Brittle bone disease—clinically referred to as osteogenesis imperfecta (OI)—affects between 25,000 and 50,000 individuals across the United States. If that sounds like an extremely wide estimate, it is. Unfortunately, patients with this disorder often go undiagnosed, particularly those with less severe forms of OI.
For patients diagnosed with OI, it’s imperative to find comprehensive care not only as children, but into adulthood. Unfortunately, finding physicians who specialize in treating it can be a challenge, particularly once patients outgrow their pediatric practitioners. Meanwhile, even those patients with mild forms of the disorder continue to experience many of the same symptoms and complaints, including:
- Higher susceptibility to fracture
- Musculoskeltal pain – including back pain, arthritis, other joint pain and bone pain
- Physical Deconditioning and Obesity
- Hearing Loss
Here in the Bone and Osteogenesis Imperfecta Department at Kennedy Krieger Institute, we have years of experience treating brittle bone disease in patients throughout their lives, from childhood into adulthood. Our interdisciplinary team of physicians and therapists are experts at caring for adults with OI and provide the best possible support for patients with complex clinical problems.

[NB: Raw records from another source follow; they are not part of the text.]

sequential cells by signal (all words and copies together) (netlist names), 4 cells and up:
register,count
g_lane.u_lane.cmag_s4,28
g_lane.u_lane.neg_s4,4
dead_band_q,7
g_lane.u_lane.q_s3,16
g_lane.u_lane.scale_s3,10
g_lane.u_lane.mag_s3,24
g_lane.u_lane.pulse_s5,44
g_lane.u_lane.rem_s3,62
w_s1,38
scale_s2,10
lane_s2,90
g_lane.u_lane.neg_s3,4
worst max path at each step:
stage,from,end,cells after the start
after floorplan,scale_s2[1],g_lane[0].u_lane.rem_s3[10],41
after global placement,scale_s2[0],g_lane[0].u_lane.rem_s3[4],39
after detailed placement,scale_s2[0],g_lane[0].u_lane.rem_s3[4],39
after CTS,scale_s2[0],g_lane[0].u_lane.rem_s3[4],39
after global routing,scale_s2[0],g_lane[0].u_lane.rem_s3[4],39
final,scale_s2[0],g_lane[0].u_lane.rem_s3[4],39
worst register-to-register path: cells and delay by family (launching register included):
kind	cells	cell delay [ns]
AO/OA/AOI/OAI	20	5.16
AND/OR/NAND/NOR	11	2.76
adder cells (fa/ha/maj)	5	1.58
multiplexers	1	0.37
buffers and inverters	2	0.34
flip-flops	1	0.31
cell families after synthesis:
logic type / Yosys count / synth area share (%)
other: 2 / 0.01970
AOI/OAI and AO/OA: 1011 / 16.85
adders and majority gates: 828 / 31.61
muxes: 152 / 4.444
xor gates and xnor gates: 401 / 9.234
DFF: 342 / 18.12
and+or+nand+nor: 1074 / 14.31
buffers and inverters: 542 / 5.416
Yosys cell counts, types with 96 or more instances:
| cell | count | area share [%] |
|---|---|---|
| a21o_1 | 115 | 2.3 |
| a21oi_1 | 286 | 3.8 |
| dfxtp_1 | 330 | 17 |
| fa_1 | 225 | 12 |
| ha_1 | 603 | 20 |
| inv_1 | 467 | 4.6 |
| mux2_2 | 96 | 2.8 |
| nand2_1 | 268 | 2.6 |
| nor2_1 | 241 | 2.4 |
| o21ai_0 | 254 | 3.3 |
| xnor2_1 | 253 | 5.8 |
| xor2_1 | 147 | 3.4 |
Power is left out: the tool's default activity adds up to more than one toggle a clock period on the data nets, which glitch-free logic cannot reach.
$ cat config.mk
export PLATFORM = sky130hd
export DESIGN_NAME = mdio_management_master_unit
export DESIGN_NICKNAME = d
export VERILOG_FILES = /design/src/design/mdmm_pkg.sv /design/src/design/mdio_management_master_unit.sv /design/src/design/mdmm_front.sv /design/src/design/mdmm_back.sv
export SDC_FILE = /design/constraint.sdc
export NUM_CORES = 1
export LEC_CHECK = 0
export ABC_CLOCK_PERIOD_IN_PS = 2900
export BUFFER_PORTS_ARGS = -buffer_cell sky130_fd_sc_hd__buf_2
export CAP_MARGIN = 20
export CORE_MARGIN = 2
export CORE_UTILIZATION = 45
export DETAILED_ROUTE_END_ITERATION = 7
export SYNTH_ARGS = -nofsm -noshare
export SYNTH_HDL_FRONTEND = slang
export SYNTH_SLANG_ARGS = --single-unit
$ cat constraint.sdc
create_clock -name aclk -period 2.9 [get_ports aclk]
set_input_delay 0.29 -clock aclk [delete_from_list [all_inputs] [get_ports aclk]]
set_output_delay 0.29 -clock aclk [all_outputs]
set_load 0.005 [all_outputs]
$ cat src/design/mdmm_pkg.sv
`timescale 1ns / 1ps

package mdmm_pkg;

    // Commands carried on s_tuser
    localparam logic [1:0] CMD_PLAIN = 2'd0;
    localparam logic [1:0] CMD_READ  = 2'd1;
    localparam logic [1:0] CMD_WRITE = 2'd2;

    // Frame modes
    localparam logic [1:0] MODE_IDLE  = 2'd0;
    localparam logic [1:0] MODE_READ  = 2'd1;
    localparam logic [1:0] MODE_WRITE = 2'd2;

    localparam int PREAMBLE_BITS_DEF = 32;
    localparam int DATA_W            = 16;
    localparam int ADDR_W            = 5;
    localparam int POS_W             = 6;
    localparam int SEND_W            = 32;
    localparam int READ_HDR_BITS     = 14;

    // Start-of-frame, opcode and turnaround patterns
    localparam logic [3:0] ST_OP_READ  = 4'b0110;
    localparam logic [3:0] ST_OP_WRITE = 4'b0101;
    localparam logic [1:0] TA_WRITE    = 2'b10;

    localparam int S_TDATA_W = 32;
    localparam int M_TDATA_W = 24;

    // Classified item handed from the front to the back
    typedef struct packed {
        logic              start_rd;
        logic              start_wr;
        logic [ADDR_W-1:0] phy_addr;
        logic [ADDR_W-1:0] reg_addr;
        logic [DATA_W-1:0] write_data;
        logic              mdio_in;
    } cmd_item_t;

    // Queue handshake between front and back
    typedef struct packed {
        logic      valid;
        cmd_item_t item;
    } queue_head_t;

    // One result item
    typedef struct packed {
        logic              rejected;
        logic              read_done;
        logic [DATA_W-1:0] read_data;
        logic              busy_res;
        logic              mdc_pulse;
        logic              mdio_drive;
        logic              mdio_out;
    } result_t;

endpackage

Many OI patients undergo procedures as children that require lifelong maintenance—such as the insertion of femur or tibia rods. Joint replacement is being considered more frequently in the OI adult, and recently, our group has identified an increased risk of obesity in patients with OI.
Children with OI grow into adults with OI. These patients still have questions. They still face risks associated with bone fractures, and they still want to discuss treatment options. We understand that our patients’ needs don’t stop at adulthood—and neither does our dedication to them.